■ Provided data

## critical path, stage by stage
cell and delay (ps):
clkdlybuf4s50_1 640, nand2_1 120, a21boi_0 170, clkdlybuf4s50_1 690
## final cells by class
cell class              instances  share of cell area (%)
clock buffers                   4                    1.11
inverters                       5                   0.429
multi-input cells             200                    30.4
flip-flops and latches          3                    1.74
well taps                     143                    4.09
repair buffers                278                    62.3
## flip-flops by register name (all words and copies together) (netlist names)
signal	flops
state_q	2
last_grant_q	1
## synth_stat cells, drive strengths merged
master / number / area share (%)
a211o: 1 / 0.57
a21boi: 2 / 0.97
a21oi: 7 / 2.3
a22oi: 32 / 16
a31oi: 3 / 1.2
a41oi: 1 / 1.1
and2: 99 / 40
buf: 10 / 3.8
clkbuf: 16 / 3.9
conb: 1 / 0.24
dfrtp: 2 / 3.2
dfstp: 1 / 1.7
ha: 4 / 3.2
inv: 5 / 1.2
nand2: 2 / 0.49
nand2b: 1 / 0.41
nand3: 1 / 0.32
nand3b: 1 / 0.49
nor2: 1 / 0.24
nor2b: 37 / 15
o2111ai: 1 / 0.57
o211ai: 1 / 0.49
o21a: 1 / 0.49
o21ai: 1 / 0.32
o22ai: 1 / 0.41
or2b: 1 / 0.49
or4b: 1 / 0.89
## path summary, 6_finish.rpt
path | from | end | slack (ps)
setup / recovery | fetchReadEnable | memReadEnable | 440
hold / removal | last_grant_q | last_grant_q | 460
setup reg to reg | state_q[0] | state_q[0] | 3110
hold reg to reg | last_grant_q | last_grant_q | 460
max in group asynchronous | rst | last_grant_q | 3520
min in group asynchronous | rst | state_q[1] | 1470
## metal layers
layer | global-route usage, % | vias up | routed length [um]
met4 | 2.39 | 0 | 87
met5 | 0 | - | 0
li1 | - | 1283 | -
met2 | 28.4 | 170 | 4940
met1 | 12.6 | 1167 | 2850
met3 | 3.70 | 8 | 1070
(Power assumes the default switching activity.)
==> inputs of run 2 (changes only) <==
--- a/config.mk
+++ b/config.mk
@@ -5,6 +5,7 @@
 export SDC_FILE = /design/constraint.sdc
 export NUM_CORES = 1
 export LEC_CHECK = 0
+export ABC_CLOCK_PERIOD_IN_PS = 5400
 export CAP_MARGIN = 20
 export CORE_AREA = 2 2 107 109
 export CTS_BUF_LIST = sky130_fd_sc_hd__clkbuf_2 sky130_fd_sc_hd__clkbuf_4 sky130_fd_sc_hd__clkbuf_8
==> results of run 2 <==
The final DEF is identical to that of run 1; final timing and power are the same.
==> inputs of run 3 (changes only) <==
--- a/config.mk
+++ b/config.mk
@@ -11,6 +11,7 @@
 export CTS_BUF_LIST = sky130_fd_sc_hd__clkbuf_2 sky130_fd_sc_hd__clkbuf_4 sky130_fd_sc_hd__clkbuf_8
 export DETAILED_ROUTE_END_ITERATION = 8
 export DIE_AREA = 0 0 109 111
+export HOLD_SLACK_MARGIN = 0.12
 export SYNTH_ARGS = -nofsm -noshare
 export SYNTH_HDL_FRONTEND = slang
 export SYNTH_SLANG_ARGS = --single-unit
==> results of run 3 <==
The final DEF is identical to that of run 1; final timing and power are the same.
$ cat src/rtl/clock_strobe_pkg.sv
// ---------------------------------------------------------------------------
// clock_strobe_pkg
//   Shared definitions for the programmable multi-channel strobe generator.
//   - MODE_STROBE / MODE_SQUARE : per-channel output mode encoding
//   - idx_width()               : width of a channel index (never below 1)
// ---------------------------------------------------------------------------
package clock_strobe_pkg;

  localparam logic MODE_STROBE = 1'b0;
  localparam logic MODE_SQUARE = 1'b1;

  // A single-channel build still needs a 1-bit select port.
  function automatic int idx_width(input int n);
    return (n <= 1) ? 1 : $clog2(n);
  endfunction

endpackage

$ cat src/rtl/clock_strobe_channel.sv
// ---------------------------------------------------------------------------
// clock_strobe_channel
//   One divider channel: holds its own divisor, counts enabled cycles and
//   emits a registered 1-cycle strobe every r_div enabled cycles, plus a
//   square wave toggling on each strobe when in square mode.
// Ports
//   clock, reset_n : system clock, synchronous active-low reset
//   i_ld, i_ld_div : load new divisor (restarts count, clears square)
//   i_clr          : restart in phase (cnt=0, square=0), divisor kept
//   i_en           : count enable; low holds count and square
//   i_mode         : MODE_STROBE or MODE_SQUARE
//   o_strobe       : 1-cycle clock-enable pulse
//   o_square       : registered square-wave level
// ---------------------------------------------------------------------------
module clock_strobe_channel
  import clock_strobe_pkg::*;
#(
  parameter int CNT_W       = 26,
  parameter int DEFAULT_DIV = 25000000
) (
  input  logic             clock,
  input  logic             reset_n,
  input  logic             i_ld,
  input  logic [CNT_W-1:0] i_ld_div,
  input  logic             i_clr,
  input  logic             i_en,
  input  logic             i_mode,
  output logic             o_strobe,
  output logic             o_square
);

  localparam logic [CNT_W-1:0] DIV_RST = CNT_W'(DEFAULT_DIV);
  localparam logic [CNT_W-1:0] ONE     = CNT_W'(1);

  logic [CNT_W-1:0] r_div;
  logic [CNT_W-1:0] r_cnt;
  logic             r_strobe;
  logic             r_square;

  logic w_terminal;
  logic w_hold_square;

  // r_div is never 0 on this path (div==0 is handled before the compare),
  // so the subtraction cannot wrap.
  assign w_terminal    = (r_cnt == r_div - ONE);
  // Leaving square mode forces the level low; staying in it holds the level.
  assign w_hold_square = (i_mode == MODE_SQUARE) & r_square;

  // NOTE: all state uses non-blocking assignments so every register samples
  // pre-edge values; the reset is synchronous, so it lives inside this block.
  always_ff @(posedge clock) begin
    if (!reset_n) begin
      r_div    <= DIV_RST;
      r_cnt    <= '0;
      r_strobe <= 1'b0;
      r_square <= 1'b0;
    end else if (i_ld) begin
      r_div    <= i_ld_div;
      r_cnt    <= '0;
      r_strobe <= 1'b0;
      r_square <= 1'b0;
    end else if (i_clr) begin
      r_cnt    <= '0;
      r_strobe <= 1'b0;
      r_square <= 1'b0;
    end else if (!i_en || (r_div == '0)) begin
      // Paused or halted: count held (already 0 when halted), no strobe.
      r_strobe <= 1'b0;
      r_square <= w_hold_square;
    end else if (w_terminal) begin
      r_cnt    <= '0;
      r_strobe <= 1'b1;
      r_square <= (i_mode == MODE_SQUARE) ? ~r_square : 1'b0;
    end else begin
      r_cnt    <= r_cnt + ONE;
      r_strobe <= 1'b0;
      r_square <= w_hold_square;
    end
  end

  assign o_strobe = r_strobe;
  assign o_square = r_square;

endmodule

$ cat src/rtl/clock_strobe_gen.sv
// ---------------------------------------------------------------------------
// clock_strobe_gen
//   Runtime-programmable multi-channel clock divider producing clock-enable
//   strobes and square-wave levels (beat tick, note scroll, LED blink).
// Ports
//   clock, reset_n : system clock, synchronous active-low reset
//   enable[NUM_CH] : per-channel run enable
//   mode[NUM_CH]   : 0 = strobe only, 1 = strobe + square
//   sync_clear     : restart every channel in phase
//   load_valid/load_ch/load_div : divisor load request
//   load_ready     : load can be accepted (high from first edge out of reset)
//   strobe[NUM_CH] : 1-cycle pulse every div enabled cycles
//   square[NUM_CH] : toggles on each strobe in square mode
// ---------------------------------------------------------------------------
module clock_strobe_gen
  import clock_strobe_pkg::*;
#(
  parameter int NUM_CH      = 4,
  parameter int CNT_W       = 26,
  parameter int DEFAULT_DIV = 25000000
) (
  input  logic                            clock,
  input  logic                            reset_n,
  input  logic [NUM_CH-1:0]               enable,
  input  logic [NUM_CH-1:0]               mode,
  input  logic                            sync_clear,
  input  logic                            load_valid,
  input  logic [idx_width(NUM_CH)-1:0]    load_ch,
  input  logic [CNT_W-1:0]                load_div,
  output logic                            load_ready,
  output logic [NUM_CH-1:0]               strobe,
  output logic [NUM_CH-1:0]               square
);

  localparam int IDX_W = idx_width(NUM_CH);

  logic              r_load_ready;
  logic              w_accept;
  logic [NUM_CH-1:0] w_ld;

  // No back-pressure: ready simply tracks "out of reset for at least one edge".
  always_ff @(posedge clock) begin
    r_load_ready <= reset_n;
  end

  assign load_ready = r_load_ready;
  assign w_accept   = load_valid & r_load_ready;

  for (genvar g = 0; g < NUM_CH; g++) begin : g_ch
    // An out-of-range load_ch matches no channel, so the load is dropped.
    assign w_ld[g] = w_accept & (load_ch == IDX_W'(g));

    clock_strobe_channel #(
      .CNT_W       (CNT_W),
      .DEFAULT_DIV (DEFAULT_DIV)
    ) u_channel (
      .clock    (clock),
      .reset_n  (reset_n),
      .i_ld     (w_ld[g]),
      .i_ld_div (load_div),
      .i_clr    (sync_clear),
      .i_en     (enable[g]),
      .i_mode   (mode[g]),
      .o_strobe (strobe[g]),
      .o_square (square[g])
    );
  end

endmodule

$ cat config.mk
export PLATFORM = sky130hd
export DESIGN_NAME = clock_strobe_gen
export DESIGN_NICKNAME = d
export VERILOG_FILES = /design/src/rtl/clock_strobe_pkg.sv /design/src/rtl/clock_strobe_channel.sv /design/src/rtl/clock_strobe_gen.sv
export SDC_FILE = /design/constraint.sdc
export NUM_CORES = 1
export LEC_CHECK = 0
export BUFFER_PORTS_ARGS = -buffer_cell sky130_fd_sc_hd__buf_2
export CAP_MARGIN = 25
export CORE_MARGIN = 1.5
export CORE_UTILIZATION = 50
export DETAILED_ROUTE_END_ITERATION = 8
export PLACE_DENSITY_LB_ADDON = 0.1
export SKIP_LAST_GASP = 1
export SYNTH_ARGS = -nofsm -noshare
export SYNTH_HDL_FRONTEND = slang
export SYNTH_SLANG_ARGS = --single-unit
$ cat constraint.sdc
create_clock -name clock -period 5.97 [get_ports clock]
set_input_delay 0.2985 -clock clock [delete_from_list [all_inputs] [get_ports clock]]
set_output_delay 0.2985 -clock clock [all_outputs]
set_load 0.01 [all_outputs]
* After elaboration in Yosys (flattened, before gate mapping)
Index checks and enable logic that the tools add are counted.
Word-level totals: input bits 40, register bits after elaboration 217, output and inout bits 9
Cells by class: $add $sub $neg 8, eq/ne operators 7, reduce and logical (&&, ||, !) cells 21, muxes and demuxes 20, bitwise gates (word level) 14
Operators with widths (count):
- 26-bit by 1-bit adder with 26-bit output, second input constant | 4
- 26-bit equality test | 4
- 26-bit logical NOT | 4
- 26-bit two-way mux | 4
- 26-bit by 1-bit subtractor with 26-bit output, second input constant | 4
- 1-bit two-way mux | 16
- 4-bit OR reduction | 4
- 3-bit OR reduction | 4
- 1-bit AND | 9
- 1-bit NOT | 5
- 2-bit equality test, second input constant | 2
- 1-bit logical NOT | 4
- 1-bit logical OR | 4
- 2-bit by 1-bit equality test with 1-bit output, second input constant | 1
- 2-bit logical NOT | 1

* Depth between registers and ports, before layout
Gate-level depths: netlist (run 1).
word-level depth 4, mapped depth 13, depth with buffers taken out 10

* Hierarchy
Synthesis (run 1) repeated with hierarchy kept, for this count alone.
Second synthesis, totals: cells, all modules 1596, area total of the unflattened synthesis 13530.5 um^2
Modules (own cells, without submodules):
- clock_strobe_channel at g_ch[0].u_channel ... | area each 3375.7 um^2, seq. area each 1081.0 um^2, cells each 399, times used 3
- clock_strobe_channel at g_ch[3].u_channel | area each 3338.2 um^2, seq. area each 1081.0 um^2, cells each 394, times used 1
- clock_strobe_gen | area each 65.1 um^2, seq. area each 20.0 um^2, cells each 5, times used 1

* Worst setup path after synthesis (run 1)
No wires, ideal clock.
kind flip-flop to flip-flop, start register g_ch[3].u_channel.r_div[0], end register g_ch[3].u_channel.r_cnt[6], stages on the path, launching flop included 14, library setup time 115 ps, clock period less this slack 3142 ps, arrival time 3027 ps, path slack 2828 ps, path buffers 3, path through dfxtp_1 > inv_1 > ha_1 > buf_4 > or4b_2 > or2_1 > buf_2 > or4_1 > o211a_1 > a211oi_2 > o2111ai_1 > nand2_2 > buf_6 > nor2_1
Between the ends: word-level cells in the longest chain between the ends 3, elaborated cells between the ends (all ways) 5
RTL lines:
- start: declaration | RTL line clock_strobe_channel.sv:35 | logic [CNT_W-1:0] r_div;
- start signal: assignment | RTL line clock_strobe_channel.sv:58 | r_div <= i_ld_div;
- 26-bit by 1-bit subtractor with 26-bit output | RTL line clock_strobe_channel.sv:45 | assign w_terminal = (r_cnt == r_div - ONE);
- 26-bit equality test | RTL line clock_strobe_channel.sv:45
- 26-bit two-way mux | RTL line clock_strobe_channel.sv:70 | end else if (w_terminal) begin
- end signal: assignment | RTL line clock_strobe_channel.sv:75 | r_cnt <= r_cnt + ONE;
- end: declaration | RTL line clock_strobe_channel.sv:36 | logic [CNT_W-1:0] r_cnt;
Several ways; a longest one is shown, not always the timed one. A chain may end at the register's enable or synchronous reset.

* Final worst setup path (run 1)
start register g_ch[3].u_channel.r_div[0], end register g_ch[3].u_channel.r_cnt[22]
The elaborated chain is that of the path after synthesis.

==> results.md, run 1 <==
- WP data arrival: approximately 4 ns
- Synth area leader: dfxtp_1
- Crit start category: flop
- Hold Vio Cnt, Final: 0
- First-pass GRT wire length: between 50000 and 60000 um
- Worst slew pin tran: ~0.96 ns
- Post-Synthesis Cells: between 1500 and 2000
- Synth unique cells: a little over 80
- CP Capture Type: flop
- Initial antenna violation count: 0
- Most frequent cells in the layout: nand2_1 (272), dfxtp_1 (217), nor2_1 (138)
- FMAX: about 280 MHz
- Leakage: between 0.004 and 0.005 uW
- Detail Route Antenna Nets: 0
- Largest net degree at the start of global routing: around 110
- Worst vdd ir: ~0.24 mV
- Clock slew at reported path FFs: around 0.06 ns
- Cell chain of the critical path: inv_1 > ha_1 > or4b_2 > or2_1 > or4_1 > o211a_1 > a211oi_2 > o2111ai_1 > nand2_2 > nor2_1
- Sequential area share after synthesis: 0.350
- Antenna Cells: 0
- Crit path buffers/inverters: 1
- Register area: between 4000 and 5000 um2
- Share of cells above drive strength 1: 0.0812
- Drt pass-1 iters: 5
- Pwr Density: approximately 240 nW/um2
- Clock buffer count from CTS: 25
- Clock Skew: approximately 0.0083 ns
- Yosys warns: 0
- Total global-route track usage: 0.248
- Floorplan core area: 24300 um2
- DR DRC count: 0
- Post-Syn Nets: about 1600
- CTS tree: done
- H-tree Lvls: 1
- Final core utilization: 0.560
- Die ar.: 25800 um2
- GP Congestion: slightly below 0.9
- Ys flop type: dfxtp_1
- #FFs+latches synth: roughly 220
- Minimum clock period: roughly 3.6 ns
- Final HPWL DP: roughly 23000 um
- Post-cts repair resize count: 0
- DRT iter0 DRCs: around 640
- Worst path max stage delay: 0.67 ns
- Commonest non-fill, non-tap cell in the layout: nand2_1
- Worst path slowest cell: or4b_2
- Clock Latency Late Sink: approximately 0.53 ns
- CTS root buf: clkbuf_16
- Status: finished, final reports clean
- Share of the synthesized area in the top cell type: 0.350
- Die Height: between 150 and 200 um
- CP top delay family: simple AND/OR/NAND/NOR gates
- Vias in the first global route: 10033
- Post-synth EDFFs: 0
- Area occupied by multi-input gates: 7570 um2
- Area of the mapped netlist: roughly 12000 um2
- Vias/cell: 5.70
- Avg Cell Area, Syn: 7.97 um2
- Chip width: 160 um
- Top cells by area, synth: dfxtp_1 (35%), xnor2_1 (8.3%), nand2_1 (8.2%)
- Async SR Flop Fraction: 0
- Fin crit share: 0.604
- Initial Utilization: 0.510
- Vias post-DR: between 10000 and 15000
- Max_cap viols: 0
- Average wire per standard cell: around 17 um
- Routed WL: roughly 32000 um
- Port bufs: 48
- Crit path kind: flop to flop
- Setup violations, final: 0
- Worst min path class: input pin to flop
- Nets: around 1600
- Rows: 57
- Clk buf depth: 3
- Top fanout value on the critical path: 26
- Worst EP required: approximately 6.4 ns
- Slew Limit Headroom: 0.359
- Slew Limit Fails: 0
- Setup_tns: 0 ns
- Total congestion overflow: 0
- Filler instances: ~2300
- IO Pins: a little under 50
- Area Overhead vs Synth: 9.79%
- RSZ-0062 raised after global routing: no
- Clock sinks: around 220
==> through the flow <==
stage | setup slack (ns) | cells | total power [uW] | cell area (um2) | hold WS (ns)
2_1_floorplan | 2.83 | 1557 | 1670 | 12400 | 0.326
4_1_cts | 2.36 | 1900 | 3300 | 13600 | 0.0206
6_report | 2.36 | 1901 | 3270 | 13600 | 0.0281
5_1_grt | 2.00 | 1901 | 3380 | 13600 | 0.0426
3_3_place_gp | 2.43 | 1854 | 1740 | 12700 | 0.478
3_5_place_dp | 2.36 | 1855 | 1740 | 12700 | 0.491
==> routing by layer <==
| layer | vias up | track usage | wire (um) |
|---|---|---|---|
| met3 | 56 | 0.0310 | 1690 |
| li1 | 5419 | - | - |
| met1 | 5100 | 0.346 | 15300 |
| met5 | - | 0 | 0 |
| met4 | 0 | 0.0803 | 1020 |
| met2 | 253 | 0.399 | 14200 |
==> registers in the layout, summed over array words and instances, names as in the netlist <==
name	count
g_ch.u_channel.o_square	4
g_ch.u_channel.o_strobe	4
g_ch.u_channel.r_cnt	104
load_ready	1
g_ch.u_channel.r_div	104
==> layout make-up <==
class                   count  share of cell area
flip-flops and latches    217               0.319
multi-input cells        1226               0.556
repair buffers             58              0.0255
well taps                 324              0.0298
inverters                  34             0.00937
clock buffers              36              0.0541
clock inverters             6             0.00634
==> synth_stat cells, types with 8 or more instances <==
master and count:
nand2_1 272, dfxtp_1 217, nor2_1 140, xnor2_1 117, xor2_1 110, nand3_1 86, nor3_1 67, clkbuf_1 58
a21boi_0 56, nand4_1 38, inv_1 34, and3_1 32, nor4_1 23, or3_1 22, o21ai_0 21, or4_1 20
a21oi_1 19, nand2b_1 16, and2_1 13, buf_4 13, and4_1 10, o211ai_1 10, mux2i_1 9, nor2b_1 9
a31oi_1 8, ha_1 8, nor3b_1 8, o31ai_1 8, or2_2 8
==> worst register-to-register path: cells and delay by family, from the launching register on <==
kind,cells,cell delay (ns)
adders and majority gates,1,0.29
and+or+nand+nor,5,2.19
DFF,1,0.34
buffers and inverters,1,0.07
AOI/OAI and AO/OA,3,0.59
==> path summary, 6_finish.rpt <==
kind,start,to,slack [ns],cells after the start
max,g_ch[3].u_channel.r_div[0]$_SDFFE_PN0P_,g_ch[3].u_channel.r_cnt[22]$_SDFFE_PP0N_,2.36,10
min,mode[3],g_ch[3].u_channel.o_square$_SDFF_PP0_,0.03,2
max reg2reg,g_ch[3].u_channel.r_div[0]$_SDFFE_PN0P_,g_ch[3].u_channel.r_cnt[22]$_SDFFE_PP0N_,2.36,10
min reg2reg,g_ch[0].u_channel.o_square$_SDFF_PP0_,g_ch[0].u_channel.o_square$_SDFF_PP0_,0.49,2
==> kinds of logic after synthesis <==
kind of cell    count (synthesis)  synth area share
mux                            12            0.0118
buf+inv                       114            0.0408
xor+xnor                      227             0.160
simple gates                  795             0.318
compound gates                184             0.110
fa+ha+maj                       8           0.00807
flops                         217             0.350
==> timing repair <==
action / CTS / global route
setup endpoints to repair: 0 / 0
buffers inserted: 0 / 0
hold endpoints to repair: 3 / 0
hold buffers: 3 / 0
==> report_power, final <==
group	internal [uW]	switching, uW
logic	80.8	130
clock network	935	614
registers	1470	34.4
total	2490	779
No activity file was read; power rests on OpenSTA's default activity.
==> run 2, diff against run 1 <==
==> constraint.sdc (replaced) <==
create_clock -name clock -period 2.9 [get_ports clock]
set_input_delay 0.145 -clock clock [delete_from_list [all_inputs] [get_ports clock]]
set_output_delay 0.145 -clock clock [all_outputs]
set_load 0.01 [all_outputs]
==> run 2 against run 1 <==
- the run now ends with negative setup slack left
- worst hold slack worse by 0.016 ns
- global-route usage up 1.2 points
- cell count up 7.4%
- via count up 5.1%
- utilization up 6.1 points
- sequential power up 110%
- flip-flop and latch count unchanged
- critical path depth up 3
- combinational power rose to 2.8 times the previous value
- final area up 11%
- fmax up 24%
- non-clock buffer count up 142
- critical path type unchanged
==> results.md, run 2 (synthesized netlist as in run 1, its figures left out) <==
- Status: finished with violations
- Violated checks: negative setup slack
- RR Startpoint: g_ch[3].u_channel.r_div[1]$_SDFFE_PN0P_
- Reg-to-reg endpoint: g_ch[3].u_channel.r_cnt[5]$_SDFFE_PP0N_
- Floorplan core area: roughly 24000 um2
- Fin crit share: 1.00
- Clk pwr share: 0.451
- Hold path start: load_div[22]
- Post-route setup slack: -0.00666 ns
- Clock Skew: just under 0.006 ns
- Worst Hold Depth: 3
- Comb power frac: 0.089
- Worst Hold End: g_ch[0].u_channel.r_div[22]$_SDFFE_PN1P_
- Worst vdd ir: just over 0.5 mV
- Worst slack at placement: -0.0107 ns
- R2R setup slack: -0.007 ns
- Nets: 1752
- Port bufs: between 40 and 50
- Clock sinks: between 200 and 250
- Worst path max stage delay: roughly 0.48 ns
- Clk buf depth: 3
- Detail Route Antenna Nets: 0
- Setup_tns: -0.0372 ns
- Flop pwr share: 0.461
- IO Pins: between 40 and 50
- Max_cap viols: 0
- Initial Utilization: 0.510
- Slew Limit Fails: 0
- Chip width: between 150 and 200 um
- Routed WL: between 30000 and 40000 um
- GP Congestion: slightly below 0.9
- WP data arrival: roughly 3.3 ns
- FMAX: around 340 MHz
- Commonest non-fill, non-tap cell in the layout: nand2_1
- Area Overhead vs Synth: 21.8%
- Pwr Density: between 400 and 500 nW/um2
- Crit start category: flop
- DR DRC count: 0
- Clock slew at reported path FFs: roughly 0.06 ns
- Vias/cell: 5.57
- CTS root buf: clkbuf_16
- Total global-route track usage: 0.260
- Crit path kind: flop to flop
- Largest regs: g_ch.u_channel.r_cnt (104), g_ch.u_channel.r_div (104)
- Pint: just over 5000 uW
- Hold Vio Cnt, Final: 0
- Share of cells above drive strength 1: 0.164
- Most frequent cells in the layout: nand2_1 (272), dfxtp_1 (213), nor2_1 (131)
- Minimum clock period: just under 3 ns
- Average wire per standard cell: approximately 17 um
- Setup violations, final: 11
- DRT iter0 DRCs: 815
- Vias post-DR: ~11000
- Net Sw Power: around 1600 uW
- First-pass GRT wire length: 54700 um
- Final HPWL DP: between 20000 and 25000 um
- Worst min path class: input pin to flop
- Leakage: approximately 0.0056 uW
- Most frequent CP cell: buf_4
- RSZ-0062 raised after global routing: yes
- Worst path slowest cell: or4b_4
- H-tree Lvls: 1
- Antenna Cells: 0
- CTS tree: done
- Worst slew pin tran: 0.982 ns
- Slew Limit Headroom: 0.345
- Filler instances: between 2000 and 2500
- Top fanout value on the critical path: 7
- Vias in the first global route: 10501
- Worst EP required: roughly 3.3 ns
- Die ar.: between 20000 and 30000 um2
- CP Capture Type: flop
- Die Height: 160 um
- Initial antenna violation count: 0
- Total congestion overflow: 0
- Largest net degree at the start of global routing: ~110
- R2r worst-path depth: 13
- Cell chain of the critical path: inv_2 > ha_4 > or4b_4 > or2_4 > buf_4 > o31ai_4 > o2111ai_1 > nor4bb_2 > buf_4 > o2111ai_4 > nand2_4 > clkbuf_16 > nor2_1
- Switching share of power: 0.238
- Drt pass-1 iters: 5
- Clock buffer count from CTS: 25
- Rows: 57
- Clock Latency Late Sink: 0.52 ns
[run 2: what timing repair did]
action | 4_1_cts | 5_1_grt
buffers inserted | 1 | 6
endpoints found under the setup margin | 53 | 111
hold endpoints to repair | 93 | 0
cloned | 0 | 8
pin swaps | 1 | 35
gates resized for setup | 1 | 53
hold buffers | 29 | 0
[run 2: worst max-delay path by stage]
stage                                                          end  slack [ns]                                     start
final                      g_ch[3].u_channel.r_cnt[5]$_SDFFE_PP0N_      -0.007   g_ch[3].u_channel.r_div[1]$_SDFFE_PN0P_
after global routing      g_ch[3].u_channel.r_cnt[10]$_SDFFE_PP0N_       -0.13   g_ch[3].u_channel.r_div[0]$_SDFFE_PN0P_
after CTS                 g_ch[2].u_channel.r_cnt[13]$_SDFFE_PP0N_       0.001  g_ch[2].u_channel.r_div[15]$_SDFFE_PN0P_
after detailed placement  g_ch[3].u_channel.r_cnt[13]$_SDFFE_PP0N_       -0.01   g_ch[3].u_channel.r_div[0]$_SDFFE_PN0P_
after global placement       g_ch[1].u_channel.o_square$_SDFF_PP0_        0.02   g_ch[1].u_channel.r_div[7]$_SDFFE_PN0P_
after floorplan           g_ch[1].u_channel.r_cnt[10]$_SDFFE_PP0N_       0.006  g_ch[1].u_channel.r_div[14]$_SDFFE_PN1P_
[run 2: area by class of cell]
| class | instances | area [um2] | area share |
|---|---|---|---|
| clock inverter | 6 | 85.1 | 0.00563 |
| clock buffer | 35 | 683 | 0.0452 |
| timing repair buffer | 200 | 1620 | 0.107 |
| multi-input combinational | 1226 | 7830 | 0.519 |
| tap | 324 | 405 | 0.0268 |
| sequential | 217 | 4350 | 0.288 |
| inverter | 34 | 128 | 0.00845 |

■ What the task asks
What you return should be exactly the lines above, starting at the one with "a211o: 1 / 0.57" and ending at the one with "path | from | end | slack (ps)", and nothing else.

■ Exercise response
a211o: 1 / 0.57
a21boi: 2 / 0.97
a21oi: 7 / 2.3
a22oi: 32 / 16
a31oi: 3 / 1.2
a41oi: 1 / 1.1
and2: 99 / 40
buf: 10 / 3.8
clkbuf: 16 / 3.9
conb: 1 / 0.24
dfrtp: 2 / 3.2
dfstp: 1 / 1.7
ha: 4 / 3.2
inv: 5 / 1.2
nand2: 2 / 0.49
nand2b: 1 / 0.41
nand3: 1 / 0.32
nand3b: 1 / 0.49
nor2: 1 / 0.24
nor2b: 37 / 15
o2111ai: 1 / 0.57
o211ai: 1 / 0.49
o21a: 1 / 0.49
o21ai: 1 / 0.32
o22ai: 1 / 0.41
or2b: 1 / 0.49
or4b: 1 / 0.89
## path summary, 6_finish.rpt
path | from | end | slack (ps)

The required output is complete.